• **Source information**:
★ ★ ★

==> src/hdl/assert_macros.svh <==
// ----------------------------------------------------------------------------
// assert_macros: shared assertion macros
// Clocked on clk, disabled while rst is high. Empty in synthesis builds.
// ----------------------------------------------------------------------------
`ifndef ASSERT_MACROS_SVH
`define ASSERT_MACROS_SVH

`ifndef SYNTH

// expression holds at every clock edge
`define ASSERT_ALWAYS(name, expr) \
  name: assert property (@(posedge clk) disable iff (rst) (expr)) \
    else $error("assertion failed");

// consequent holds in the same cycle as the antecedent
`define ASSERT_IMPL(name, ante, cons) \
  name: assert property (@(posedge clk) disable iff (rst) (ante) |-> (cons)) \
    else $error("assertion failed");

// consequent holds in the cycle after the antecedent
`define ASSERT_NEXT(name, ante, cons) \
  name: assert property (@(posedge clk) disable iff (rst) (ante) |=> (cons)) \
    else $error("assertion failed");

`else

`define ASSERT_ALWAYS(name, expr)
`define ASSERT_IMPL(name, ante, cons)
`define ASSERT_NEXT(name, ante, cons)

`endif

`endif

==> src/hdl/rabs_pkg.sv <==
// ----------------------------------------------------------------------------
// rabs_pkg: shared types for the rank assignment block
// Field widths, the token that travels down the cell chain, cell controls.
// ----------------------------------------------------------------------------
package rabs_pkg;

  localparam int VALUE_W = 32;
  localparam int RANK_W  = 7;

  // value in flight along the chain, with its count of smaller-or-earlier
  typedef struct packed {
    logic                      valid;
    logic signed [VALUE_W-1:0] value;
    logic [RANK_W-1:0]         cnt;
  } token_t;

  typedef struct packed {
    logic shift;
    logic clear;
  } cell_ctrl_t;

endpackage

==> src/hdl/rabs_cell.sv <==
// ----------------------------------------------------------------------------
// rabs_cell: one storage cell of the ranking chain
// Holds one value and its running count; compares each passing token.
// ----------------------------------------------------------------------------
module rabs_cell
  import rabs_pkg::*;
(
  input  logic              clk,
  input  logic              rst,
  input  cell_ctrl_t        ctrl,
  input  token_t            tok_in,
  output token_t            tok_out,
  input  logic [RANK_W-1:0] cnt_in,
  output logic [RANK_W-1:0] cnt_out
);

  logic                      occ;
  logic signed [VALUE_W-1:0] value;
  logic [RANK_W-1:0]         cnt;
  logic                      tok_less;

  // later token strictly below the stored value: stored cell gains one
  assign tok_less = $signed(tok_in.value) < $signed(value);
  assign cnt_out  = cnt;

  always_ff @(posedge clk) begin
    if (rst) begin
      occ           <= 1'b0;
      tok_out.valid <= 1'b0;
    end else begin
      tok_out.valid <= tok_in.valid & occ;
      if (ctrl.clear) begin
        occ <= 1'b0;
      end else if (tok_in.valid && !occ) begin
        occ <= 1'b1;
      end
    end
  end

  always_ff @(posedge clk) begin
    tok_out.value <= tok_in.value;
    // stored value is earlier, so equal counts against the token
    tok_out.cnt   <= tok_less ? tok_in.cnt : tok_in.cnt + RANK_W'(1);
    if (tok_in.valid && !occ) begin
      value <= tok_in.value;
    end
    if (ctrl.shift) begin
      cnt <= cnt_in;
    end else if (tok_in.valid) begin
      if (!occ) begin
        cnt <= tok_in.cnt;
      end else if (tok_less) begin
        cnt <= cnt + RANK_W'(1);
      end
    end
  end

endmodule

==> config.mk <==
export PLATFORM = sky130hd
export DESIGN_NAME = rabs_cell
export DESIGN_NICKNAME = d
export VERILOG_FILES = /design/src/hdl/assert_macros.svh /design/src/hdl/rabs_pkg.sv /design/src/hdl/rabs_cell.sv
export SDC_FILE = /design/constraint.sdc
export NUM_CORES = 1
export LEC_CHECK = 0
export BUFFER_PORTS_ARGS = -buffer_cell sky130_fd_sc_hd__buf_2
export CAP_MARGIN = 0
export CORE_ASPECT_RATIO = 0.5
export CORE_MARGIN = 2
export CORE_UTILIZATION = 55
export DETAILED_ROUTE_END_ITERATION = 8
export PLACE_DENSITY = 0.95
export SYNTH_ARGS = -nofsm -noshare
export SYNTH_HDL_FRONTEND = slang
export SYNTH_SLANG_ARGS = --single-unit
export TNS_END_PERCENT = 5
==> constraint.sdc <==
create_clock -name clk -period 4.9 [get_ports clk]
set_input_delay 0.98 -clock clk [delete_from_list [all_inputs] [get_ports clk]]
set_output_delay 0.98 -clock clk [all_outputs]
set_load 0.05 [all_outputs]
==> results.yml, run 1 <==
outcome:
  status: "completed"
clock_network:
  clock_latency_ns: 0.33
  cts-htree-levels: 3
  cts_buffers: 9
  path_clk_slew_ns: 0.06
  root_buffer: "clkbuf_16"
  cts_tree: "done"
  clock_sinks: 80
  holdBufCountCts: 0
  postCtsResizedCells: 0
  post-cts-setup-buffers: 0
  clock_path_buffers: 2
place:
  pre_cts_ws_ns: 1.550
  place_congestion: 0.8573
  portBuffers: 97
  hpwl_um: 5036
sta:
  setup_viol: 0
  fin_crit_ns: 3.152
  whs_ns: 0.5810
  rsz0062_at_grt: "false"
  setup_slack_ns: 1.748
  relSlewSlack_pct: 71.71
  timing.fmax_mhz: 317.3
  finClkSkew_ns: 0.006857
  fin_tns_setup_ns: 0
  maxSlewViolCount: 0
  hold_violations: 0
  finalCritPeriodShare_pct: 64.32
  worst_pin_slew_ns: 0.4209
synth:
  synth_flop_cell: "dfxtp_1"
  synth_edf_count: 39
  synth_seq_cells: 80
  syn-cell-area_um2: 3217
  synth.most_common_cell: "dfxtp_1"
  async_flop_share_pct: 0
  yosysSeqAreaShare_pct: 61.92
  yosysUniqueCellTypes: 36
  synth_area_leader_cell: "edfxtp_1"
  syn_inst: 260
  yosys_warnings: 0
  synthTopCellsByArea: "edfxtp_1, dfxtp_1, ha_1, inv_1, a21oi_1"
  synth_commonest_cells: "dfxtp_1, edfxtp_1, inv_1"
  synth_top_area_share_pct: 36.41
  syn_area_per_cell_um2: 12.37
  syn_nets: 344
floorplan:
  rows: 19
  core_um2: 5563
  dieArea_um2: 6514
  initial_utilization_pct: 57.83
  num_io_pins: 98
  die_h_um: 58.08
  chipWidth_um: 112.2
global_routing:
  grt_pass1_vias: 2440
  grt_overflow: 0
  use_met3_pct: 7.322
  grt_antenna_before_repair: 0
  use_met1_pct: 24.35
  grt_max_degree: 33
  grt_first_pass_wirelength_um: 11270
  grtUsageMet2_pct: 43.72
  grt_busiest_layer: "met2"
  grt.total_usage_pct: 22.92
final_layout:
  syn2layout_area_growth_pct: 28.32
  utilization_pct: 74.20
  fin_nets: 451
  drive_gt1_share_pct: 32.53
  antenna-diode-count: 0
worst_hold_path:
  min_path_type: "flop to flop"
  whs_path_depth: 2
  hold_end: "tok_out[39]$_SDFF_PP0_"
  hp-start: "occ$_SDFFE_PP0P_"
route:
  first_pass_iters: 4
  vias: 2360
  wl_per_cell_um: 16.14
  routed_wirelength_um: 7182
  viasPerCell: 5.303
  drt_first_iter_violations: 192
  route.antenna.remaining_nets: 0
  drcViolationCount: 0
critical_path:
  crit_path_end_kind: "flop"
  rr_endpoint: "cnt_out[3]$_DFFE_PP_"
  rrSetupSlack_ns: 2.12
  cp.required_ns: 4.91
  r2r_start: "value[31]$_DFFE_PP_"
  cp_max_fo: 8
  critical_path_class: "input port to flop"
  start_kind: "input port"
  cp.arrival_ns: 3.16
  reg2reg_depth: 9
power:
  p_total_mw: 1.767
  peakVddDrop_mv: 0.2997
  power_density_nw_per_um2: 428.1
  p_leak_nw: 1.942
flow_run:
  drv_cap: 0
-- placed cells by master, fill, tap and decap left out, types with 2 or more instances in the layout --
cell type / n
a21oi_1: 15
and3_1: 2
buf_2: 97
bufinv_16: 2
clkbuf_1: 2
clkbuf_16: 10
dfxtp_1: 41
edfxtp_1: 39
ha_1: 33
inv_1: 35
nand2_1: 19
nand3_1: 5
nand4_1: 7
nor2_1: 14
nor3_1: 2
nor3_2: 2
o21ai_0: 13
xnor2_1: 5
xor2_1: 6
-- worst max-delay path by stage --
stage                    start                    to  slack, ns
global route        tok_in[38]  cnt_out[3]$_DFFE_PP_       1.58
CTS                 tok_in[38]  cnt_out[3]$_DFFE_PP_       1.82
detailed placement  tok_in[38]  cnt_out[5]$_DFFE_PP_       1.55
floorplan           tok_in[16]  cnt_out[0]$_DFFE_PP_       1.97
finish              tok_in[38]  cnt_out[3]$_DFFE_PP_       1.75
global placement    tok_in[18]  cnt_out[5]$_DFFE_PP_       1.75
-- logic make-up (layout without fill, tap and decap cells) --
family / count (synthesis) / count (layout) / share of synthesized area [%]
xor gates and xnor gates: 11 / 11 / 2.995
AOI/OAI and AO/OA: 39 / 39 / 7.974
and+or+nand+nor: 57 / 57 / 9.063
buffers and inverters: 38 / 150 / 4.434
DFF: 80 / 80 / 61.92
muxes: 2 / 2 / 0.7778
adders and majority gates: 33 / 33 / 12.84
-- per-layer routing --
layer,wire length (um),vias up,part of all wire (%)
li1,-,1124,-
met4,82,0,1.1
met2,3859,110,54
met5,0,-,0
met1,2703,1116,38
met3,537,10,7.5
-- critical path, cell delays in order --
cell and delay [ns]:
buf_2 0.11, ha_1 0.32, nand4_1 0.24, nor3_1 0.11, a211oi_1 0.42, nand4b_1 0.25, o21ai_4 0.34, o21ai_0 0.13
nand2b_1 0.25
-- metrics by stage --
| stage | std cells | area, um^2 |
|---|---|---|
| 2_1_floorplan | 260 | 3217 |
| 3_3_place_gp | 429 | 3796 |
| 3_5_place_dp | 429 | 3796 |
| 4_1_cts | 445 | 4128 |
| 5_1_grt | 445 | 4128 |
| 6_report | 445 | 4128 |
-- area by class of cell --
cell class,instances,area (um^2)
tap,73,91.34
inverter,36,135.1
timing repair buffer,98,493.0
sequential,80,1992
clock buffer,12,257.7
fill,356,1435
multi-input combinational,142,1085
clock inverter,4,73.82
-- where the power goes --
| part | switching, mW | total [mW] | internal [mW] |
|---|---|---|---|
| Combinational | 0.189 | 0.269 | 0.0805 |
| Sequential | 0.0179 | 0.768 | 0.750 |
| Clock | 0.252 | 0.730 | 0.478 |
| Total | 0.459 | 1.77 | 1.31 |
-- registers in the layout, indices dropped and copies added, names as in the netlist --
signal,cells
occ,1
value,32
cnt_out,7
tok_out,40
No activity file was read; power rests on OpenSTA's default activity.
==> run 2, diff against run 1 <==
--- a/config.mk
+++ b/config.mk
@@ -9,9 +9,9 @@
 export CAP_MARGIN = 0
 export CORE_ASPECT_RATIO = 0.5
 export CORE_MARGIN = 2
-export CORE_UTILIZATION = 55
+export CORE_UTILIZATION = 46
 export DETAILED_ROUTE_END_ITERATION = 8
-export PLACE_DENSITY = 0.95
+export PLACE_DENSITY = 0.88
 export SYNTH_ARGS = -nofsm -noshare
 export SYNTH_HDL_FRONTEND = slang
 export SYNTH_SLANG_ARGS = --single-unit
==> constraint.sdc (replaced) <==
create_clock -name clk -period 2.88 [get_ports clk]
set_input_delay 0.576 -clock clk [delete_from_list [all_inputs] [get_ports clk]]
set_output_delay 0.576 -clock clk [all_outputs]
set_load 0.05 [all_outputs]
==> run 2 against run 1 <==
Combinational power grew 67%. Worst hold slack got worse by 0.21 ns. Utilization decreased by 13 points. Clock power grew 35%. Clock-buffer cell count stayed put. Design area is 0.97% lower. Largest cell class unchanged.
==> results.yml, run 2 (synthesized netlist as in run 1, its figures left out) <==
outcome:
  status: "completed"
floorplan:
  num_io_pins: 98
  rows: 21
  initial_utilization_pct: 47.82
  die_h_um: 63.13
  chipWidth_um: 122.3
  dieArea_um2: 7719
  core_um2: 6726
route:
  first_pass_iters: 4
  drt_first_iter_violations: 119
  viasPerCell: 4.667
  routed_wirelength_um: 6114
  vias: 2170
  drcViolationCount: 0
  route.antenna.remaining_nets: 0
  wl_per_cell_um: 13.15
critical_path:
  critical_path_class: "flop to flop"
  cpPeakStageDelay_ns: 0.38
  path_buf_inv: 1
  crit_family: "simple AND/OR/NAND/NOR gates"
  slowest_stage: "edfxtp_1"
  cp.required_ns: 2.88
  cp.arrival_ns: 2.42
  cp_max_fo: 7
  crit_chain: "inv_1 > ha_1 > nand4_1 > nor3_1 > a211oi_1 > nand4b_1 > o21ai_4 > o21ai_0 > nand2b_1"
  start_kind: "flop"
  crit_path_end_kind: "flop"
global_routing:
  grt_overflow: 0
  grt_pass1_vias: 2099
  grt.total_usage_pct: 17.03
  grt_antenna_before_repair: 0
  grt_max_degree: 29
  grt_first_pass_wirelength_um: 9963
clock_network:
  cts_tree: "done"
  clock_latency_ns: 0.33
  clock_path_buffers: 2
  root_buffer: "clkbuf_16"
  post-cts-setup-buffers: 0
  holdBufCountCts: 0
  path_clk_slew_ns: 0.06
  postCtsResizedCells: 0
  clock_sinks: 80
  cts_buffers: 9
  cts-htree-levels: 3
place:
  portBuffers: 97
  placed_cells: 449
  place_congestion: 0.7638
  postPlaceCellArea_um2: 3827
  pre_cts_ws_ns: 0.1610
  hpwl_um: 4671
flow_run:
  drv_cap: 0
power:
  peakVddDrop_mv: 0.3159
  p_leak_nw: 1.914
  power_density_nw_per_um2: 669.5
sta:
  timing.fmax_mhz: 413.5
  setup_slack_ns: 0.4615
  maxSlewViolCount: 0
  hold_violations: 0
  worst_pin_slew_ns: 0.3657
  fin_crit_ns: 2.418
  finalCritPeriodShare_pct: 83.97
  rsz0062_at_grt: "false"
  relSlewSlack_pct: 75.62
  setup_viol: 0
  fin_tns_setup_ns: 0
  finClkSkew_ns: 0.007968
final_layout:
  largest_register_ffs: 40
  drive_gt1_share_pct: 32.44
  fin_area_um2: 4088
  syn2layout_area_growth_pct: 27.07
  top_register: "tok_out"
  fin_nets: 452
  final_common_cell: "buf_2"
  mostFrequentLayoutCells: "buf_2, dfxtp_1, edfxtp_1, inv_1, ha_1"
  instances_no_fill: 465
  antenna-diode-count: 0
worst_hold_path:
  min_path_type: "input port to flop"
==> run 2: changes by cell type in the layout (fill, tap and decap cells not counted) <==
cell / change
bufinv_16: -2
clkinv_2: +2
buf_4: +1
clkbuf_1: +1
clkbuf_16: -1
clkinv_4: +1
inv_6: -1
==> run 2: final timing paths <==
kind / cells past startpoint / startpoint / to / slack [ns]
min: 1 / tok_in[22] / tok_out[22]$_DFF_P_ / 0.37
max: 9 / value[27]$_DFFE_PP_ / cnt_out[5]$_DFFE_PP_ / 0.46
min reg2reg: 2 / occ$_SDFFE_PP0P_ / tok_out[39]$_SDFF_PP0_ / 0.56
max reg2reg: 9 / value[27]$_DFFE_PP_ / cnt_out[5]$_DFFE_PP_ / 0.46
==> run 2: per-stage QoR <==
stage               total power, mW  hold slack (ns)  utilization, %
global route                  2.867           0.3675           60.77
finish                        2.737           0.3748           60.77
detailed placement            1.775           0.5507           56.90
floorplan                     1.634           0.6001               -
global placement              1.760           0.5452           56.90
CTS                           2.767           0.3623           60.77
==> run 2: layout make-up <==
cell class                      instances  area, um^2
Clock inverter                          4       23.77
Sequential cell                        80        1992
Clock buffer                           12       236.5
Timing Repair Buffer                   99       500.5
Inverter                               36       135.1
Tap cell                               92       115.1
Multi-Input combinational cell        142        1085
Fill cell                             542        2639
==> run 2: where the power goes <==
group / switching [mW] / leakage [nW] / internal (mW)
clock network: 0.405 / 0.130 / 0.580
registers: 0.0273 / 0.728 / 1.28
logic: 0.312 / 1.06 / 0.137
total: 0.744 / 1.91 / 1.99
==> run 2: per-layer routing <==
metal	global-route usage, %	up-vias	wire length (um)
li1	-	1128	-
met1	21.34	984	2684
met2	27.08	50	3057
met3	6.703	8	288
met4	5.603	0	82
met5	0	-	0
==> run 2: worst reg2reg max path: cells and delay by family, from the launching register on <==
family          cells  cell delay (ns)
fa+ha+maj           1             0.26
flops               1             0.38
compound gates      3             0.65
simple gates        4             0.72
buf+inv             1             0.08
==> run 3, diff against run 2 <==
--- a/config.mk
+++ b/config.mk
@@ -5,13 +5,14 @@
 export SDC_FILE = /design/constraint.sdc
 export NUM_CORES = 1
 export LEC_CHECK = 0
+export ABC_AREA = 1
 export BUFFER_PORTS_ARGS = -buffer_cell sky130_fd_sc_hd__buf_2
 export CAP_MARGIN = 0
 export CORE_ASPECT_RATIO = 0.5
 export CORE_MARGIN = 2
-export CORE_UTILIZATION = 46
+export CORE_UTILIZATION = 51
 export DETAILED_ROUTE_END_ITERATION = 8
-export PLACE_DENSITY = 0.88
+export PLACE_DENSITY = 0.91
 export SYNTH_ARGS = -nofsm -noshare
 export SYNTH_HDL_FRONTEND = slang
 export SYNTH_SLANG_ARGS = --single-unit
==> constraint.sdc (replaced) <==
create_clock -name clk -period 2.5 [get_ports clk]
set_input_delay 0.5 -clock clk [delete_from_list [all_inputs] [get_ports clk]]
set_output_delay 0.5 -clock clk [all_outputs]
set_load 0.05 [all_outputs]
==> run 3 against run 2 <==
Via count rose by 12%. Flip-flop and latch count is the same. Utilization grew 7.8 points. Total power rose by 23%. Combinational power is 30% higher. Area after synthesis is 4.0% higher. Sequential share of layout area down 1.9 points. Clock-buffer cell count decreased by 1. Design area grew 4.1%. Wire length up 5.4%. Worst hold slack got worse by 0.079 ns. Critical path type unchanged. Largest cell class unchanged. Highest routed layer unchanged.
==> results.yml, run 3 <==
floorplan:
  rows: 20
  num_io_pins: 98
  chipWidth_um: 118.6
  die_h_um: 61.29
  initial_utilization_pct: 53.93
  core_um2: 6206
  dieArea_um2: 7266
global_routing:
  grt_first_pass_wirelength_um: 10190
  grt.total_usage_pct: 18.46
  grt_overflow: 0
  grt_antenna_before_repair: 0
  grt_max_degree: 33
  grt_pass1_vias: 2260
route:
  route.antenna.remaining_nets: 0
  first_pass_iters: 5
  viasPerCell: 4.674
  vias: 2421
  drcViolationCount: 0
  wl_per_cell_um: 12.45
  routed_wirelength_um: 6447
  drt_first_iter_violations: 97
worst_hold_path:
  min_path_type: "input port to flop"
  whs_path_depth: 1
  hp-start: "tok_in[21]"
  hold_end: "tok_out[21]$_DFF_P_"
sta:
  worst_pin_slew_ns: 0.4387
  hold_violations: 0
  fin_crit_ns: 2.170
  finalCritPeriodShare_pct: 86.81
  rsz0062_at_grt: "false"
  timing.fmax_mhz: 460.8
  maxSlewViolCount: 0
  relSlewSlack_pct: 70.75
  finClkSkew_ns: 0.006813
  fin_tns_setup_ns: 0
  setup_slack_ns: 0.3296
  setup_viol: 0
critical_path:
  rr_endpoint: "cnt_out[2]$_DFFE_PP_"
  start_kind: "flop"
  r2r_start: "value[22]$_DFFE_PP_"
  cp.arrival_ns: 2.17
  cp.required_ns: 2.50
  critical_path_class: "flop to flop"
  slowest_stage: "edfxtp_1"
  cp_max_fo: 9
  crit_path_end_kind: "flop"
  reg2reg_depth: 12
  cpPeakStageDelay_ns: 0.32
  rrSetupSlack_ns: 0.33
  crit_chain: "inv_1 > ha_1 > nand2_1 > nor2_2 > nand4_1 > nor3_2 > nand2_2 > nand2_2 > nand2_4 > nand3_1 > nand2_1 > inv_1"
  path_buf_inv: 2
  crit_family: "simple AND/OR/NAND/NOR gates"
clock_network:
  cts_tree: "done"
  holdBufCountCts: 0
  cts_buffers: 9
  root_buffer: "clkbuf_16"
  clock_path_buffers: 2
  cts-htree-levels: 3
  clock_latency_ns: 0.33
  postCtsResizedCells: 0
  post-cts-setup-buffers: 0
  path_clk_slew_ns: 0.06
  clock_sinks: 80
power:
  peakVddDrop_mv: 0.4421
  power_density_nw_per_um2: 792.7
  p_int_mw: 2.438
  combPwrFrac_pct: 17.3
  p_total_mw: 3.374
  power_frac_seq_pct: 44.7
  power_switching_uw: 936.1
  clkPwrFrac_pct: 37.9
  swShare_pct: 27.74
  p_leak_nw: 2.136
place:
  pre_cts_ws_ns: 0.1596
  hpwl_um: 4661
  postPlaceCellArea_um2: 3958
  place_congestion: 0.8171
  portBuffers: 97
flow_run:
  drv_cap: 0
synth:
  synth_area_leader_cell: "edfxtp_1"
  yosysUniqueCellTypes: 25
  synth_edf_count: 39
  async_flop_share_pct: 0
  synth.most_common_cell: "nand2_1"
  yosysSeqAreaShare_pct: 59.51
  syn-cell-area_um2: 3347
  synth_seq_cells: 80
  synth_flop_cell: "dfxtp_1"
  synth_commonest_cells: "nand2_1, inv_1, dfxtp_1"
  syn_area_per_cell_um2: 10.56
  syn_nets: 401
  syn_inst: 317
  synth_top_area_share_pct: 34.99
  yosys_warnings: 0
  synthTopCellsByArea: "edfxtp_1, dfxtp_1, ha_1, nand2_1, inv_1"
final_layout:
  fin_nets: 509
  seq_area_um2: 1992
  fill_cells: 465
  multi_input_area_um2: 1149
  final_common_cell: "buf_2"
  top_register: "tok_out"
  fin_area_um2: 4257
  drive_gt1_share_pct: 29.53
  antenna-diode-count: 0
  mostFrequentLayoutCells: "buf_2, nand2_1, inv_1, dfxtp_1, edfxtp_1"
  largest_register_ffs: 40
  syn2layout_area_growth_pct: 27.18
outcome:
  status: "completed"
-- run 3: cells by family (layout without fill, tap and decap cells) --
group	count (synthesis)	after routing	share of synthesized area (%)
AND/OR/NAND/NOR	111	111	15.55
AO/OA/AOI/OAI	30	30	4.636
flip-flops	80	80	59.51
adder cells (fa/ha/maj)	33	33	12.34
buffers and inverters	57	170	6.393
XOR/XNOR	6	6	1.570
-- run 3: worst max path at each step --
stage | start | end | slack (ns) | depth (start not counted)
6_report | value[22]$_DFFE_PP_ | cnt_out[2]$_DFFE_PP_ | 0.33 | 12
4_1_cts | value[22]$_DFFE_PP_ | cnt_out[2]$_DFFE_PP_ | 0.34 | 12
2_1_floorplan | tok_in[39] | value[0]$_DFFE_PP_ | 0.16 | 2
3_5_place_dp | tok_in[34] | cnt_out[1]$_DFFE_PP_ | 0.16 | 13
5_1_grt | value[22]$_DFFE_PP_ | cnt_out[2]$_DFFE_PP_ | 0.20 | 12
3_3_place_gp | tok_in[30] | cnt_out[6]$_DFFE_PP_ | 0.21 | 12
-- run 3: worst register-to-register path: cells and delay by family (launching register included) --
family	cells	cell delay, ns
fa+ha+maj	1	0.28
simple gates	9	0.99
buf+inv	2	0.27
flops	1	0.32
-- run 3: cell type report --
type                    count  area share, %
inverters                  55          4.850
flip-flops and latches     80          46.80
multi-input cells         180          26.98
well taps                  88          2.587
clock inverters             5          1.323
repair buffers             99          11.76
clock buffers              11          5.703
-- run 3: per-stage QoR --
stage | cells | hold slack (ns) | utilization (%)
CTS | 518 | 0.2867 | 68.59
floorplan | 317 | 0.5277 | -
detailed placement | 502 | 0.6318 | 63.77
global placement | 502 | 0.6302 | 63.77
global route | 518 | 0.2873 | 68.59
finish | 518 | 0.2957 | 68.59
-- run 3: metal layers --
metal | wire, um | share of wire [%] | GRT usage [%] | up-vias
li1 | - | - | - | 1255
met2 | 3218 | 50 | 32.84 | 59
met1 | 2823 | 44 | 21.69 | 1100
met3 | 332 | 5.1 | 5.741 | 7
met4 | 72 | 1.1 | 7.823 | 0
met5 | 0 | 0 | 0 | -
-- run 3: power by group through the flow --
stage | sequential [mW] | combinational [mW] | clock, mW
global route | 1.52 | 0.635 | 1.37
CTS | 1.51 | 0.588 | 1.30
finish | 1.51 | 0.585 | 1.28
detailed placement | 1.54 | 0.581 | 0
floorplan | 1.75 | 0.197 | 0
global placement | 1.53 | 0.568 | 0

★ ★ ★

• **Exercise goal**: The first line of the records begins the span, and the line containing "each passing token." ends it. Reproduce that span exactly, both ends included.

• **Written solution**:
==> src/hdl/assert_macros.svh <==
// ----------------------------------------------------------------------------
// assert_macros: shared assertion macros
// Clocked on clk, disabled while rst is high. Empty in synthesis builds.
// ----------------------------------------------------------------------------
`ifndef ASSERT_MACROS_SVH
`define ASSERT_MACROS_SVH

`ifndef SYNTH

// expression holds at every clock edge
`define ASSERT_ALWAYS(name, expr) \
  name: assert property (@(posedge clk) disable iff (rst) (expr)) \
    else $error("assertion failed");

// consequent holds in the same cycle as the antecedent
`define ASSERT_IMPL(name, ante, cons) \
  name: assert property (@(posedge clk) disable iff (rst) (ante) |-> (cons)) \
    else $error("assertion failed");

// consequent holds in the cycle after the antecedent
`define ASSERT_NEXT(name, ante, cons) \
  name: assert property (@(posedge clk) disable iff (rst) (ante) |=> (cons)) \
    else $error("assertion failed");

`else

`define ASSERT_ALWAYS(name, expr)
`define ASSERT_IMPL(name, ante, cons)
`define ASSERT_NEXT(name, ante, cons)

`endif

`endif

==> src/hdl/rabs_pkg.sv <==
// ----------------------------------------------------------------------------
// rabs_pkg: shared types for the rank assignment block
// Field widths, the token that travels down the cell chain, cell controls.
// ----------------------------------------------------------------------------
package rabs_pkg;

  localparam int VALUE_W = 32;
  localparam int RANK_W  = 7;

  // value in flight along the chain, with its count of smaller-or-earlier
  typedef struct packed {
    logic                      valid;
    logic signed [VALUE_W-1:0] value;
    logic [RANK_W-1:0]         cnt;
  } token_t;

  typedef struct packed {
    logic shift;
    logic clear;
  } cell_ctrl_t;

endpackage

==> src/hdl/rabs_cell.sv <==
// ----------------------------------------------------------------------------
// rabs_cell: one storage cell of the ranking chain
// Holds one value and its running count; compares each passing token.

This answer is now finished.